[DATA SUPPLIED Boundary: Start]

This design comes from an exercise in tuning for small area and a short achievable clock period on the open sky130 flow, not from production work. RTL that was checked went through simulation tests only; none was proved equivalent to the original. Function not checked in run 1: the RTL went through the layout flow alone. No activity file was given, so power comes from the tool's default toggle rates.

===== flow/run.sh =====
#!/bin/bash
# The standard layout, with the port buffers made of buf_2 cells instead of
# the resizer's default choice (a slow delay cell).
set -euo pipefail
echo 'export BUFFER_PORTS_ARGS = -buffer_cell sky130_fd_sc_hd__buf_2' >> config.mk
bash standard.sh finish > flow.log 2>&1

===== standard.sh =====
#!/bin/bash
# synth_recipe.tcl (not shown) runs the flow's synth.tcl, then flattens the netlist and writes it again
# the make line also repeats each setting of config.mk as NAME=value (left out here)
make -C /OpenROAD-flow-scripts/flow DESIGN_CONFIG=/design/flow/config.mk WORK_HOME=/design/flow/orfs CLKGATE_MAP_FILE= SYNTH_SCRIPT=/design/flow/synth_recipe.tcl "${@:-finish}"

===== config.mk =====
export PLATFORM = sky130hd
export DESIGN_NAME = DALU
export DESIGN_NICKNAME = DALU
export VERILOG_FILES = /design/flow/design.v
export SDC_FILE = /design/flow/constraint.sdc
export NUM_CORES = 4
export LEC_CHECK = 0
export ABC_AREA = 1
export CAP_MARGIN = 20
export CORE_MARGIN = 2
export CORE_UTILIZATION = 40
export CTS_BUF_LIST = sky130_fd_sc_hd__clkbuf_8
export SETUP_SLACK_MARGIN = 5
export SLEW_MARGIN = 20
export SYNTH_HIERARCHICAL = 1
export SYNTH_MINIMUM_KEEP_SIZE = 0
export BUFFER_PORTS_ARGS = -buffer_cell sky130_fd_sc_hd__buf_2

===== constraint.sdc =====
create_clock -name core_clock -period 9.0 [get_ports {clk}]
set_input_delay 1.8000 -clock core_clock [delete_from_list [all_inputs] [get_ports {clk}]]
set_output_delay 1.8000 -clock core_clock [all_outputs]
set_load 0.01 [all_outputs]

[DATA SUPPLIED Boundary: End]

## PROBLEM DESCRIPTION
Working from the entries above, return all lines that contain "finish".

## ANSWER SECTION
bash standard.sh finish > flow.log 2>&1
make -C /OpenROAD-flow-scripts/flow DESIGN_CONFIG=/design/flow/config.mk WORK_HOME=/design/flow/orfs CLKGATE_MAP_FILE= SYNTH_SCRIPT=/design/flow/synth_recipe.tcl "${@:-finish}"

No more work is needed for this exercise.